Collected data entries:
========
// alu
module alu(
	output reg[16 - 1:0] 		data_out,
	output reg 						  		valid_out,
	output reg							  		cmd_out,
	input [16 - 1:0] 			data_in,
	input 							  			valid_in,
	input 							  			cmd_in,
	output reg 									 	amm_read,
	output reg[8 - 1:0] 		amm_address,
	input [8 - 1:0] 			amm_readdata,
	input 									 			amm_waitrequest,
	input[1:0] 							 			amm_response,
	input clk,
	input rst_n
	);
export LEC_CHECK = 0
export CAP_MARGIN = 40
export CORE_MARGIN = 9
export CORE_UTILIZATION = 68
export CTS_CLUSTER_DIAMETER = 363
export GPL_TIMING_DRIVEN = 1
export MAX_ROUTING_LAYER = met4
export SETUP_SLACK_MARGIN = -0.32
export SLEW_MARGIN = 25
create_clock -name core_clock -period 4.17 [get_ports {clk}]
run.sh (not shown) runs the stock make flow with config.mk's settings and CLKGATE_MAP_FILE=.
The first run finished but failed the layout checks on negative setup slack.
Rerun with:
==> flow/config.mk (replaced) <==
export PLATFORM = sky130hd
export DESIGN_NAME = alu
export DESIGN_NICKNAME = alu
export VERILOG_FILES = /design/flow/design.v
export SDC_FILE = /design/flow/constraint.sdc
export NUM_CORES = 4
export LEC_CHECK = 0
export CAP_MARGIN = 20
export CORE_MARGIN = 2
export CORE_UTILIZATION = 40
export SLEW_MARGIN = 20
==> flow/constraint.sdc (replaced) <==
create_clock -name core_clock -period 3.89 [get_ports {clk}]
set_input_delay 0.7780 -clock core_clock [delete_from_list [all_inputs] [get_ports {clk}]]
set_output_delay 0.7780 -clock core_clock [all_outputs]
set_load 0.01 [all_outputs]
=>
- The new run finished but fails on negative setup slack
- via count shrinks by 7.6%
- synthesized cell count stays the same
- cell area grows by 6.5%
- core utilization shrinks by 31 points
- critical path depth shrinks by 2
- wire length shrinks by 6.6%
- setup slack gets better by 0.15 ns
- clock skew shrinks by 0.029 ns
- power grows by about 12%
- non-clock buffer count grows by 24
Rerun with:
--- a/flow/config.mk
+++ b/flow/config.mk
@@ -9,3 +9,3 @@
 export CORE_MARGIN = 2
-export CORE_UTILIZATION = 40
+export CORE_UTILIZATION = 66
 export SLEW_MARGIN = 20
==> flow/constraint.sdc (replaced) <==
create_clock -name core_clock -period 2.66 [get_ports {clk}]
set_input_delay 0.5320 -clock core_clock [delete_from_list [all_inputs] [get_ports {clk}]]
set_output_delay 0.5320 -clock core_clock [all_outputs]
set_load 0.01 [all_outputs]
The new run finished with negative setup slack left.
Via count went up by roughly a tenth.
Die size went down by well over a third.
Total power went up by well over a third.
Register-to-register slack is worse by 1.3 ns.
Area after synthesis does not change.
Core utilization is higher by 31 points.
Final area shrinks slightly.
Global-route usage went up by 18 points.
Setup slack loses 1.3 ns.
Fmax came out lower by a few percent.
Combinational power came out higher by well over a third.
Rerun with:
--- a/flow/config.mk
+++ b/flow/config.mk
@@ -10,2 +10,3 @@
 export CORE_UTILIZATION = 66
+export SETUP_SLACK_MARGIN = 0.9
 export SLEW_MARGIN = 20
==> flow/constraint.sdc (replaced) <==
create_clock -name core_clock -period 3.42 [get_ports {clk}]
set_input_delay 0.6840 -clock core_clock [delete_from_list [all_inputs] [get_ports {clk}]]
set_output_delay 0.6840 -clock core_clock [all_outputs]
set_load 0.01 [all_outputs]
The changed run ran to the end with violations: negative setup slack.
Synthesized area stays the same.
Design area is about the same.
Utilization is about the same.
Worst setup slack improves by 0.75 ns.
Sequential power went down by about 22%.
Rerun with:
--- a/flow/config.mk
+++ b/flow/config.mk
@@ -9,4 +9,4 @@
 export CORE_MARGIN = 2
-export CORE_UTILIZATION = 66
-export SETUP_SLACK_MARGIN = 0.9
+export CORE_UTILIZATION = 40
+export SETUP_SLACK_MARGIN = 0.44
 export SLEW_MARGIN = 20
==> flow/constraint.sdc (replaced) <==
create_clock -name core_clock -period 4.78 [get_ports {clk}]
set_input_delay 0.9560 -clock core_clock [delete_from_list [all_inputs] [get_ports {clk}]]
set_output_delay 0.9560 -clock core_clock [all_outputs]
set_load 0.01 [all_outputs]
After rerunning: With this change the flow finished with timing, DRC and antenna clean; worst hold slack hardly moves; count of clock-buffer cells in the layout came out higher by 16; area after synthesis is unchanged; global-route usage came out lower by 16 points; worst setup slack improved by 1.2 ns; maximum frequency came out lower by 4.2%; first-iteration DRC count came out lower by 43%; die area came out higher by 64%.
No activity file was given, so power comes from the tool's default toggle rates.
========
- **Required action**
Reproduce the entries exactly, but only from their first line to the line holding "export CORE_MARGIN = 9", with that last line kept.

- **Written reply**
// alu
module alu(
	output reg[16 - 1:0] 		data_out,
	output reg 						  		valid_out,
	output reg							  		cmd_out,
	input [16 - 1:0] 			data_in,
	input 							  			valid_in,
	input 							  			cmd_in,
	output reg 									 	amm_read,
	output reg[8 - 1:0] 		amm_address,
	input [8 - 1:0] 			amm_readdata,
	input 									 			amm_waitrequest,
	input[1:0] 							 			amm_response,
	input clk,
	input rst_n
	);
export LEC_CHECK = 0
export CAP_MARGIN = 40
export CORE_MARGIN = 9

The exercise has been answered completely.